The Terrifying Tudor Tale About Talking Cats.

The genre of horror fiction has a long history. Even in ancient Greece and Rome, and early European settlements which had prevalent folklore, people couldn’t help themselves but tell each other scary stories. As a genre in its own right, one can trace horror fiction back to Ann Radcliffe’s The Italian (1796) or Horace Walpole’s The Castle of Otranto (1764), which is regarded as the first gothic novel. However, one of the first horror novels in the English language emerges in the mid-16th century. Of what demons, ghosts, or other monstrosities does this tale seek to warn us? Cats. Seriously. Not big cats — like lions, tigers, or leopards — just normal, everyday, kitties.

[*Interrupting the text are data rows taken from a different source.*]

From an optimization exercise on the open Yosys and OpenROAD flow, aimed at small area; shortcuts taken in it are not production practice. Only simulation tests tie the RTL to the original design; equivalence was not proved. No driver is modelled on the clock port, so clocking that relies on it looks cheaper here than on a real chip. No activity file was given, so power comes from the tool's default toggle rates.

### design/flow/design.v
module dbc(
input clk,
input rst,
input signal_i,
output reg signal_o,
output rise,       
output pulse,      
output started     
    );
    function [4:0] L;
        input [4:0] x;
        L = {x[3:0], x[4] ^ x[2]};
    endfunction
    localparam [4:0] Z   = 5'b00001;   
    localparam [4:0] T19 = 5'b00110;   
    localparam [4:0] R   = 5'b10000;   
    reg [4:0] cnt;
    reg [1:0] ph;
    wire flip = (cnt == T19);
    wire s = signal_o ^ flip;
    wire diff = signal_i ^ s;
    assign rise = signal_o & (ph == 2'd2);
    assign pulse = signal_o & (ph == 2'd3);
    assign started = (cnt != R);
    always @(posedge clk or posedge rst) begin
        if (rst) begin
            signal_o <= 1'b0;
            cnt <= R;
            ph <= 2'd0;
        end else begin
            signal_o <= s;
            cnt <= (diff & ~flip) ? L(cnt) : (diff ? L(Z) : Z);
            ph <= flip ? 2'd1 : ph + {1'b0, ph != 2'd0};
        end
    end
endmodule
module card_generator(input hit, input clk, input rst, input [3:0] lstate,
                      output reg [3:0] card, output reg same);
reg par;
reg [3:0] v;
always @(*) begin
    case ({par, lstate})
        5'd0: v = 4'd2;
        5'd1: v = 4'd8;
        5'd2: v = 4'd2;
        5'd3: v = 4'd4;
        5'd4: v = 4'd10;
        5'd5: v = 4'd8;
        5'd6: v = 4'd4;
        5'd7: v = 4'd10;
        5'd8: v = 4'd6;
        5'd9: v = 4'd6;
        5'd10: v = 4'd4;
        5'd11: v = 4'd8;
        5'd12: v = 4'd10;
        5'd13: v = 4'd2;
        5'd14: v = 4'd6;
        5'd16: v = 4'd7;
        5'd17: v = 4'd3;
        5'd18: v = 4'd7;
        5'd19: v = 4'd9;
        5'd20: v = 4'd5;
        5'd21: v = 4'd3;
        5'd22: v = 4'd9;
        5'd23: v = 4'd5;
        5'd24: v = 4'd11;
        5'd25: v = 4'd11;
        5'd26: v = 4'd9;
        5'd27: v = 4'd3;
        5'd28: v = 4'd5;
        5'd29: v = 4'd7;
        5'd30: v = 4'd11;
        default: v = {par, 3'd0};
    endcase
end
always @(posedge clk or posedge rst) begin
    if (rst)
        par <= 1'b0;
    else
        par <= ~par;
end
always @(posedge clk) begin
    if (hit) begin
        card <= v;
        same <= (v == card);
    end
end
endmodule
module lfsr (out, state, clk, rst);
  output reg [3:0] out;
  output [3:0] state;
  input clk, rst;
  reg [3:0] number;
  assign state = number;
  wire feedback = ~(number[3] ^ number[2]);
  always @(posedge clk, posedge rst)
  begin
    if (rst)
      number <= 4'b0;
    else
      number <= {number[2:0], feedback};
  end
  always @(*) begin
    case (number)
      0: out = 5;
      1: out = 11;
      14: out = 8;
      13: out = 3;
      12: out = 10;
      default: out = number;
    endcase
  end
endmodule
module bin2bcd_8b(
   input [7:0] bin,
   output reg [11:0] bcd
   );
integer i;
always @(bin) begin
    bcd = 0;
    for (i = 0; i < 8; i = i + 1) begin
        if (bcd[3:0] >= 5) bcd[3:0] = bcd[3:0] + 3;
        if (bcd[7:4] >= 5) bcd[7:4] = bcd[7:4] + 3;
        bcd = {bcd[10:0], bin[7-i]};
    end
end
endmodule
module lcd(clk, rst, trigger, started, ps, ds, fhp, shp, fhd, shd, bet,
           sf_e, e, rs, rw, d, c, b, a);
    parameter CW = 11;
    input clk, rst, trigger, started;
    input [4:0] ps, ds, fhp, shp, fhd, shd;
    input [7:0] bet;
    output sf_e;
    output reg e, rs, rw, d, c, b, a;
    reg [CW-1:0] count;
    reg [5:0] code;
    reg st;
    wire [6:0] idx = count[CW-1:CW-7];
    assign sf_e = started;
    wire refresh = started & (count[CW-8] ^ (count[CW-9:CW-11] == 3'd0));
    reg [7:0] sc;
    always @(*) begin
        case (idx)
            7'd17, 7'd19: sc = {3'b000, ps};
            7'd27, 7'd29: sc = {3'b000, ds};
            7'd37, 7'd39, 7'd41: sc = bet;
            7'd49, 7'd51: sc = {3'b000, fhp};
            7'd55, 7'd57: sc = {3'b000, shp};
            7'd65, 7'd67: sc = {3'b000, fhd};
            7'd71, 7'd73: sc = {3'b000, shd};
            default:      sc = 8'bx;    
        endcase
    end
    wire [11:0] dg;
    bin2bcd_8b conv(.bin(sc), .bcd(dg));
    wire [1:0] tens = dg[5:4];
    wire [4:0] ones5 = {1'b0, dg[3:0]};
    reg [5:0] code_n;
    always @(*) begin
        case (idx)
            7'd0: code_n = 6'h03;
            7'd1: code_n = 6'h03;
            7'd2: code_n = 6'h03;
            7'd3: code_n = 6'h02;
            7'd4: code_n = 6'h02;
            7'd5: code_n = 6'h08;
            7'd6: code_n = 6'h00;
            7'd7: code_n = 6'h06;
            7'd8: code_n = 6'h00;
            7'd9: code_n = 6'h0C;
            7'd10: code_n = 6'h00;
            7'd11: code_n = 6'h01;
            7'd12: code_n = 6'h25;
            7'd13: code_n = 6'h20;
            7'd14: code_n = 6'h23;
            7'd15: code_n = 6'h2A;
            7'd16: code_n = 6'h23;
            7'd17: code_n = {4'h8, tens};
            7'd18: code_n = 6'h23;
            7'd19: code_n = {2'h2, ones5[3:0]};
            7'd20: code_n = 6'h22;
            7'd21: code_n = 6'h20;
            7'd22: code_n = 6'h24;
            7'd23: code_n = 6'h24;
            7'd24: code_n = 6'h23;
            7'd25: code_n = 6'h2A;
            7'd26: code_n = 6'h23;
            7'd27: code_n = {4'h8, tens};
            7'd28: code_n = 6'h23;
            7'd29: code_n = {2'h2, ones5[3:0]};
            7'd30: code_n = 6'h22;
            7'd31: code_n = 6'h20;
            7'd32: code_n = 6'h24;
            7'd33: code_n = 6'h22;
            7'd34: code_n = 6'h23;
            7'd35: code_n = 6'h2A;
            7'd36: code_n = 6'h23;
            7'd37: code_n = {2'h2, dg[11:8]};
            7'd38: code_n = 6'h23;
            7'd39: code_n = {2'h2, dg[7:4]};
            7'd40: code_n = 6'h23;
            7'd41: code_n = {2'h2, dg[3:0]};
            7'd42: code_n = 6'h0C;
            7'd43: code_n = 6'h00;
            7'd44: code_n = 6'h25;
            7'd45: code_n = 6'h20;
            7'd46: code_n = 6'h23;
            7'd47: code_n = 6'h2A;
            7'd48: code_n = 6'h23;
            7'd49: code_n = {4'h8, tens};
            7'd50: code_n = 6'h23;
            7'd51: code_n = {2'h2, ones5[3:0]};
            7'd52: code_n = 6'h22;
            7'd53: code_n = 6'h20;
            7'd54: code_n = 6'h23;
            7'd55: code_n = {4'h8, tens};
            7'd56: code_n = 6'h23;
            7'd57: code_n = {2'h2, ones5[3:0]};
            7'd58: code_n = 6'h22;
            7'd59: code_n = 6'h20;
            7'd60: code_n = 6'h24;
            7'd61: code_n = 6'h24;
            7'd62: code_n = 6'h23;
            7'd63: code_n = 6'h2A;
            7'd64: code_n = 6'h23;
            7'd65: code_n = {4'h8, tens};
            7'd66: code_n = 6'h23;
            7'd67: code_n = {2'h2, ones5[3:0]};
            7'd68: code_n = 6'h22;
            7'd69: code_n = 6'h20;
            7'd70: code_n = 6'h23;
            7'd71: code_n = {4'h8, tens};
            7'd72: code_n = 6'h23;
            7'd73: code_n = {2'h2, ones5[3:0]};
            default: code_n = 6'h10;
        endcase
    end
    always @(posedge clk or posedge rst) begin
        if (rst) begin
            count <= 0;
            code <= 0;
            st <= 0;
            {e, rs, rw, d, c, b, a} <= 0;
        end else if (!st) begin
            count <= count + 1'b1;
            code <= code_n;
            {e, rs, rw, d, c, b, a} <= {refresh, code};
            if (idx == 7'd127)
                st <= 1'b1;
        end else if (trigger)
            st <= 1'b0;
    end
endmodule
`timescale 1ns / 1ps
module blackjack(
	input reset,
	input clk,
	input hit,
	input stay,
	input double_down,
	input split,
	output win,
	output tie,
	output lose,
	output sf_e, e, rs, rw, d, c, b, a
    );
wire hit_out, stay_out, dd_out, split_out;
wire hit_rise, hit_sp, stay_sp, double_down_sp, split_sp;
wire started;
dbc hit_debounce(.clk(clk), .rst(reset), .signal_i(hit), .signal_o(hit_out), .rise(hit_rise), .pulse(hit_sp), .started(started));
dbc stay_debounce(.clk(clk), .rst(reset), .signal_i(stay), .signal_o(stay_out), .rise(), .pulse(stay_sp), .started());
dbc dd_debounce(.clk(clk), .rst(reset), .signal_i(double_down), .signal_o(dd_out), .rise(), .pulse(double_down_sp), .started());
dbc split_debounce(.clk(clk), .rst(reset), .signal_i(split), .signal_o(split_out), .rise(), .pulse(split_sp), .started());
wire [3:0] d_card, lstate;
lfsr d_new_card(.clk(clk), .rst(reset), .out(d_card), .state(lstate));
wire [3:0] card;
wire same;
card_generator new_card(.hit(hit_rise), .clk(clk), .rst(reset), .lstate(lstate), .card(card), .same(same));
reg [4:0] ps, X, fhp, shp, shd;
reg [7:0] bet;
reg [4:0] state;
localparam [4:0] S_INIT = 5'b00000,
                 S_DDA = 5'b00010,
                 S_DDB = 5'b00011,
                 S_P0 = 5'b00100,
                 S_P1 = 5'b00101,
                 S_P2 = 5'b00110,
                 S_P3 = 5'b00111,
                 S_DL1 = 5'b01000,
                 S_DLN = 5'b01001,
                 S_DLS = 5'b01010,
                 S_DL1D = 5'b01100,
                 S_DLND = 5'b01101,
                 S_DLSD = 5'b01110,
                 S_SFHA = 5'b10000,
                 S_SFHB = 5'b10001,
                 S_SSHA = 5'b10100,
                 S_SSHB = 5'b10101,
                 S_RES = 5'b10010,
                 S_RESD = 5'b10011,
                 S_DONE = 5'b10110,
                 S_DFH1 = 5'b11000,
                 S_DFHN = 5'b11001,
                 S_DFHS = 5'b11010,
                 S_DSH = 5'b11101,
                 S_DSHS = 5'b11110;
wire splitted = |fhp;    
wire trigger = hit_out | stay_out | dd_out | split_out;
lcd lcdTest(.clk(clk), .rst(reset), .trigger(trigger), .started(started),
    .ps(ps), .ds(splitted ? 5'd0 : X), .fhp(fhp), .shp(shp), .fhd(splitted ? X : 5'd0), .shd(shd),
    .bet(bet), .sf_e(sf_e), .e(e), .rs(rs), .rw(rw), .d(d), .c(c), .b(b), .a(a));
wire isP   = (state == S_P0) || (state == S_P1) || (state == S_P2) || (state == S_P3);
wire isDDA = (state == S_DDA);
wire in_sfh = (state == S_SFHA) || (state == S_SFHB);
wire in_ssh = (state == S_SSHA) || (state == S_SSHB);
wire in_dsh = (state == S_DSH);
wire dl_add = (state == S_DL1) || (state == S_DLN) || (state == S_DL1D) || (state == S_DLND)
           || (state == S_DFH1) || (state == S_DFHN);
wire resf = (state == S_RES) || (state == S_RESD);
wire clr = (resf || state == S_DONE) && split_sp;    
wire betok = bet >= 8'd10;
wire pl = isP && betok;
reg [1:0] ncp;    
always @(*) begin
    case (state)
        S_P1: ncp = 2'd1;
        S_P2: ncp = 2'd2;
        S_P3: ncp = 2'd3;
        default: ncp = 2'd0;
    endcase
end
wire [1:0] ncp1 = hit_sp ? ((ncp == 2'd3) ? 2'd3 : ncp + 2'd1) : ncp;
wire split_ev = pl && split_sp && ncp1 == 2'd2 && same;
wire dealer_turn = dl_add || in_dsh;
wire [4:0] A = clr ? 5'd0 : in_sfh ? fhp : in_ssh ? shp : dl_add ? X : in_dsh ? shd : ps;
wire [4:0] padd = (card == 4'd11 && A > 5'd10) ? 5'd1 : {1'b0, card};
wire [4:0] B = clr ? 5'd0 : dealer_turn ? {1'b0, d_card} : padd;
wire [4:0] sum = A + B;
wire [4:0] psum = sum;
wire [4:0] dsum = sum;
wire [4:0] np = hit_sp ? sum : A;
wire ge21 = np >= 5'd21;
wire d17 = sum >= 5'd17;
wire we_ps = clr || (hit_sp && (pl || isDDA));
wire we_fh = clr || (hit_sp && in_sfh);
wire we_sh = clr || (hit_sp && in_ssh);
wire we_x  = clr || dl_add;
wire we_sd = clr || in_dsh;
function [2:0] hand;
    input [4:0] p, dl;
    input chk0;
    begin
        if (p > 21 && dl > 21) hand = 3'b010;
        else if (p > 21) hand = 3'b001;
        else if (dl > 21) hand = 3'b100;
        else if (dl > p) hand = 3'b001;
        else if (dl < p) hand = 3'b100;
        else if (!chk0 || (p != 0 && dl != 0)) hand = 3'b010;
        else hand = 3'b000;
    end
endfunction
wire [4:0] p1 = splitted ? fhp : ps;
wire [2:0] h1 = hand(p1, X, splitted);
wire [2:0] h2 = hand(shp, shd, 1'b1);
wire ddg = (state == S_RESD);
reg [7:0] delta;
always @(*) begin
    if (splitted) begin
        delta = (h1[2] ? 8'd10 : h1[0] ? -8'd10 : 8'd0) + (h2[2] ? 8'd10 : h2[0] ? -8'd10 : 8'd0);
    end else begin
        if (h1[2]) delta = ddg ? 8'd20 : (ps == 5'd21) ? 8'd15 : 8'd10;
        else if (h1[0]) delta = (ddg && !(ps > 21)) ? -8'd20 : -8'd10;
        else delta = 8'd0;
    end
end
wire [2:0] res = h1 | h2;
assign {win, tie, lose} = (state == S_DONE) ? res : 3'b000;
reg [4:0] nstate;
always @(*) begin
    nstate = state;
    case (state)
        S_INIT: nstate = S_P0;
        S_P0, S_P1, S_P2, S_P3:
            if (betok) begin
                nstate = (ncp1 == 2'd0) ? S_P0 : (ncp1 == 2'd1) ? S_P1 : (ncp1 == 2'd2) ? S_P2 : S_P3;
                if ((stay_sp && ncp1 >= 2) || ge21)
                    nstate = S_DL1;
                if (double_down_sp && ncp1 == 2 && (np == 9 || np == 10 || np == 11) && bet >= 20)
                    nstate = S_DDA;
                if (split_ev)
                    nstate = S_SFHA;
            end
        S_DDA: if (hit_sp) nstate = stay_sp ? S_DL1D : S_DDB;
        S_DDB: if (stay_sp) nstate = S_DL1D;
        S_DL1: nstate = S_DLN;
        S_DL1D: nstate = S_DLND;
        S_DFH1: nstate = S_DFHN;
        S_DLN: if (d17) nstate = S_DLS;
        S_DLND: if (d17) nstate = S_DLSD;
        S_DFHN: if (d17) nstate = S_DFHS;
        S_DLS: nstate = S_RES;
        S_DLSD: nstate = S_RESD;
        S_SFHA, S_SFHB: begin
                if (hit_sp) nstate = S_SFHB;
                if ((stay_sp && (hit_sp || state == S_SFHB)) || ge21)
                    nstate = S_DFH1;
            end
        S_DFHS: nstate = S_SSHA;
        S_SSHA, S_SSHB: begin
                if (hit_sp) nstate = S_SSHB;
                if ((stay_sp && (hit_sp || state == S_SSHB)) || ge21)
                    nstate = S_DSH;
            end
        S_DSH: if (d17) nstate = S_DSHS;
        S_DSHS: nstate = S_RES;
        S_RES, S_RESD: nstate = S_DONE;
        default: ;
    endcase
    if (clr) nstate = S_INIT;
end
always @(posedge clk or posedge reset) begin
    if (reset) begin
        ps <= 0; X <= 0; fhp <= 0; shp <= 0; shd <= 0;
        bet <= 8'd100;
        state <= S_INIT;
    end else begin
        state <= nstate;
        if (we_ps) ps <= psum;
        if (split_ev) begin
            fhp <= {1'b0, card};
            shp <= {1'b0, card};
        end else begin
            if (we_fh) fhp <= psum;
            if (we_sh) shp <= psum;
        end
        if (we_x) X <= dsum;
        if (we_sd) shd <= dsum;
        if (resf) bet <= bet + delta;
    end
end
endmodule
### design/flow/flow/run.sh
#!/bin/bash
# Layout flow: the standard synthesis, then the combinational logic between
# the (unchanged) registers is re-optimised for area with ABC, then the standard flow's
# standard layout from floorplan to finish. Each tool writes its own log here.
set -uo pipefail
W=$(pwd)
R=$W/orfs/results/${FLOW_PLATFORM}/blackjack/base
LIB=$FLOW_HOME/platforms/${FLOW_PLATFORM}/lib/sky130_fd_sc_hd__tt_025C_1v80.lib

bash standard.sh synth > $W/log_1_std_synth.txt 2>&1 || exit 1
cp $R/1_2_yosys.v $W/std_netlist.v

# don't-use cells of the platform
python3 - "$FLOW_HOME/platforms/${FLOW_PLATFORM}/config.mk" > $W/dont_use.txt <<'PY'
import re, sys
txt = open(sys.argv[1]).read().replace("\\\n", " ")
cells = set()
for m in re.finditer(r"DONT_USE_CELLS\s*\+?=([^\n]*)", txt):
    cells.update(re.findall(r"sky130_fd_sc_hd__\w+", m.group(1)))
print(" ".join(f"-dont_use {c}" for c in sorted(cells)))
PY
DU=$(cat $W/dont_use.txt)

best=""
bestarea=""
for s in $W/flow/abc_*.script; do
  n=$(basename $s .script)
  cat > $W/resynth_$n.ys <<EOS
read_liberty -ignore_miss_func $LIB
blackbox sky130_fd_sc_hd__*df* sky130_fd_sc_hd__dl*
read_verilog $W/std_netlist.v
hierarchy -top $FLOW_TOP
flatten
opt_clean -purge
abc -script $s -liberty $LIB $DU
opt_clean -purge
hilomap -singleton -hicell sky130_fd_sc_hd__conb_1 HI -locell sky130_fd_sc_hd__conb_1 LO
opt_clean -purge
tee -o $W/stat_$n.txt stat -liberty $LIB
write_verilog -noattr -nohex -nodec $W/netlist_$n.v
EOS
  ( timeout 1200 yosys -s $W/resynth_$n.ys > $W/log_2_resynth_$n.txt 2>&1 ) &
  # at most NUM_CORES at once
  while (( $(jobs -rp | wc -l) >= ${NUM_CORES:-4} )); do sleep 1; done
done
wait
for s in $W/flow/abc_*.script; do
  n=$(basename $s .script)
  a=$(grep -o "Chip area for module.*: [0-9.]*" $W/stat_$n.txt 2>/dev/null | awk '{print $NF}')
  [[ -z "$a" || ! -s $W/netlist_$n.v ]] && continue
  # only cell instances (no behavioural registers) may come out
  grep -qE "^\s*(reg|always)\b" $W/netlist_$n.v && continue
  # the registers must be the standard synthesis's, by name and cell type
  grep -oE "sky130_fd_sc_hd__[a-z]*(df|dl)[a-z0-9_]* [^ ]*" $W/std_netlist.v | sort > $W/regs_std.txt
  grep -oE "sky130_fd_sc_hd__[a-z]*(df|dl)[a-z0-9_]* [^ ]*" $W/netlist_$n.v | sort > $W/regs_$n.txt
  cmp -s $W/regs_std.txt $W/regs_$n.txt || continue
  if [[ -z "$best" ]] || python3 -c "import sys; sys.exit(0 if $a < $bestarea else 1)"; then
    best=$n; bestarea=$a
  fi
done
echo "chosen: ${best:-standard} ${bestarea}" > $W/log_2_resynth_choice.txt
if [[ -n "$best" ]]; then
  cp $W/netlist_$best.v $R/1_2_yosys.v
  touch $R/1_2_yosys.v
fi

# extra make settings for the layout, one per line
ARGS=()
if [[ -f $W/flow/layout_args.txt ]]; then
  while IFS= read -r line; do [[ -n "$line" ]] && ARGS+=("$line"); done < $W/flow/layout_args.txt
fi
# upsize slow clock buffers after CTS
ARGS+=("POST_CTS_TCL=$W/flow/post_cts.tcl")
bash standard.sh "${ARGS[@]}" finish > $W/log_3_std_layout.txt 2>&1 || exit 1
### design/flow/flow/abc_s1.script
strash
&get -n
&deepsyn -T 60 -S 1
&put
dch -f
amap
topo
### design/flow/flow/abc_s2.script
strash
&get -n
&deepsyn -T 60 -S 2
&put
dch -f
amap
topo
### design/flow/flow/abc_s3.script
strash
&get -n
&deepsyn -T 60 -S 3
&put
dch -f
amap
topo
### design/flow/flow/abc_s4.script
strash
&get -n
&deepsyn -T 60 -S 4
&put
dch -f
amap
topo
### design/flow/flow/abc_s5.script
strash
&get -n
&deepsyn -T 60 -S 5
&put
dch -f
amap -m
topo
### design/flow/flow/abc_s6.script
strash
&get -n
&deepsyn -T 60 -S 6
&put
dch -f
amap -m
topo
### design/flow/flow/abc_s7.script
strash
&get -n
&deepsyn -T 60 -S 7
&put
dch -f
amap -m
topo
### design/flow/flow/abc_s8.script
strash
&get -n
&deepsyn -T 60 -S 8
&put
dch -f
amap -m
topo
### design/flow/flow/layout_args.txt
BUFFER_PORTS_ARGS=-buffer_cell sky130_fd_sc_hd__buf_1
CTS_ARGS=-sink_clustering_enable -repair_clock_nets -buf_list sky130_fd_sc_hd__clkbuf_8 -dont_use_dummy_load
### design/flow/flow/post_cts.tcl
# Upsize the clock buffers that drive a register clock pin with a slow slew.
estimate_parasitics -placement
set thr 120.0
set big [[ord::get_db] findMaster sky130_fd_sc_hd__clkbuf_16]
set drivers [dict create]
foreach pin [get_pins -hierarchical */CLK] {
  set s 0
  foreach a {slew_max_rise slew_max_fall} {
    set v [get_property $pin $a]
    if {[string is double -strict $v] && $v > $s} { set s $v }
  }
  if {[sta::time_sta_ui $s] * 1000.0 > $thr} {
    set iterm [[ord::get_db_block] findITerm [get_full_name $pin]]
    if {$iterm == "NULL"} continue
    set net [$iterm getNet]
    foreach it [$net getITerms] {
      if {[$it isOutputSignal]} { dict set drivers [[$it getInst] getName] 1 }
    }
  }
}
set n 0
foreach name [dict keys $drivers] {
  set inst [[ord::get_db_block] findInst $name]
  set m [[$inst getMaster] getName]
  if {[string match "sky130_fd_sc_hd__clkbuf_*" $m] && $m != "sky130_fd_sc_hd__clkbuf_16"} {
    $inst swapMaster $big
    incr n
  }
}
puts "post-cts: upsized $n clock buffers (slew over $thr ps)"
if {$n > 0} {
  detailed_placement
  estimate_parasitics -placement
}
### design/flow/standard.sh
#!/bin/bash
# synth_recipe.tcl (not shown) runs the flow's synth.tcl, then flattens the netlist and writes it again
# the make line also repeats each setting of config.mk as NAME=value (left out here)
make -C /OpenROAD-flow-scripts/flow DESIGN_CONFIG=/design/flow/config.mk WORK_HOME=/design/flow/orfs CLKGATE_MAP_FILE= SYNTH_SCRIPT=/design/flow/synth_recipe.tcl "${@:-finish}"
### design/flow/config.mk
export PLATFORM = sky130hd
export DESIGN_NAME = blackjack
export DESIGN_NICKNAME = blackjack
export VERILOG_FILES = /design/flow/design.v
export SDC_FILE = /design/flow/constraint.sdc
export NUM_CORES = 4
export LEC_CHECK = 0
export ABC_AREA = 1
export CAP_MARGIN = 20
export CORE_MARGIN = 2
export CORE_UTILIZATION = 40
export CTS_BUF_LIST = sky130_fd_sc_hd__clkbuf_8
export HOLD_SLACK_MARGIN = 0
export SLEW_MARGIN = 20
### design/flow/constraint.sdc
create_clock -name core_clock -period 10.0 [get_ports {clk}]
set_input_delay 2.0000 -clock core_clock [delete_from_list [all_inputs] [get_ports {clk}]]
set_output_delay 2.0000 -clock core_clock [all_outputs]
set_load 0.01 [all_outputs]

Although such a premise may suggest that the author is a lunatic, William Baldwin (who penned Beware the Cat in 1553, though it was not to be published until 1561, 1570, and 1584) was actually addressing a fairly well-known subject matter at the time and missed no opportunity to comment on gender roles and religious controversies while doing so. To get the boring stuff out of the way: Baldwin’s story concerns the potential of ‘beasts’ (non-humans) to possess reason while also subtly pushing anti-Catholic propaganda and commenting on gendered issues at the time, such as of men who could not please their wives and wives who had affairs.

The novel consists of three stories, told by a Master Streamer to his friends, who are all lodging together at Christmas time, with the purpose of convincing them that beasts (in this case cats) can act rationally and communicate with each other.

Story 1: The Life and Death of Grimalkin

In the first story, Streamer simply retells two short tales told to him when he had been staying with some friends in London. The stories are prompted by Streamer hearing the whining of some cats and complaining, to which a friend of his responds by informing him of the cats’ ability to communicate with one another.

In the first tale, a man is returning through Kank wood when he is ambushed by a cat who ‘leaped out of a bush’, calling him by name. Startled, the man says nothing as the cat instructs him to return home and inform ‘Pus thy Catton’ (the man’s own cat) that ‘Grimmalkin is dead.’ The cat then leaves and the man returns home, telling his wife of what happened. Upon hearing this, the man’s cat jumps onto the table, expresses shock at Grimalkin’s death, and bids farewell to his master before leaving, never to be seen again.

One of the men to whom this tale was told remarked that he’d heard of Grimalkin and proceeded to tell the tale which he had been told of some men in Ireland. These men had robbed some folk of a sheep and a cow before hiding in a church to avoid capture. As the two men were about to tuck into some freshly-roasted sheep, a cat entered and sat by them. The cat (which we learn is female) orders them to give her some meat, speaking in Irish, to which the men — thinking her to be the devil — obey. This cat ends up eating all of the sheep and most of the cow. Fearing that they would be the cat’s next meal, the two men attempt to flee, pursued by the cat, who we learn is Grimalkin. The older men fires a dart behind him which hits (and presumably kills) the cat but no sooner had the dart struck Grimalkin than a huge number of cats appeared and fought the two men. The younger of them is killed and ‘eaten up’ by the frenzied felines, who the older man barely escapes. Returning safely home, this man also tells his wife of his rather eventful day. At the hearing of Grimalkin’s death, the couple’s ‘Kitling’ (kitten) jumps up and bites into the man’s throat, killing him.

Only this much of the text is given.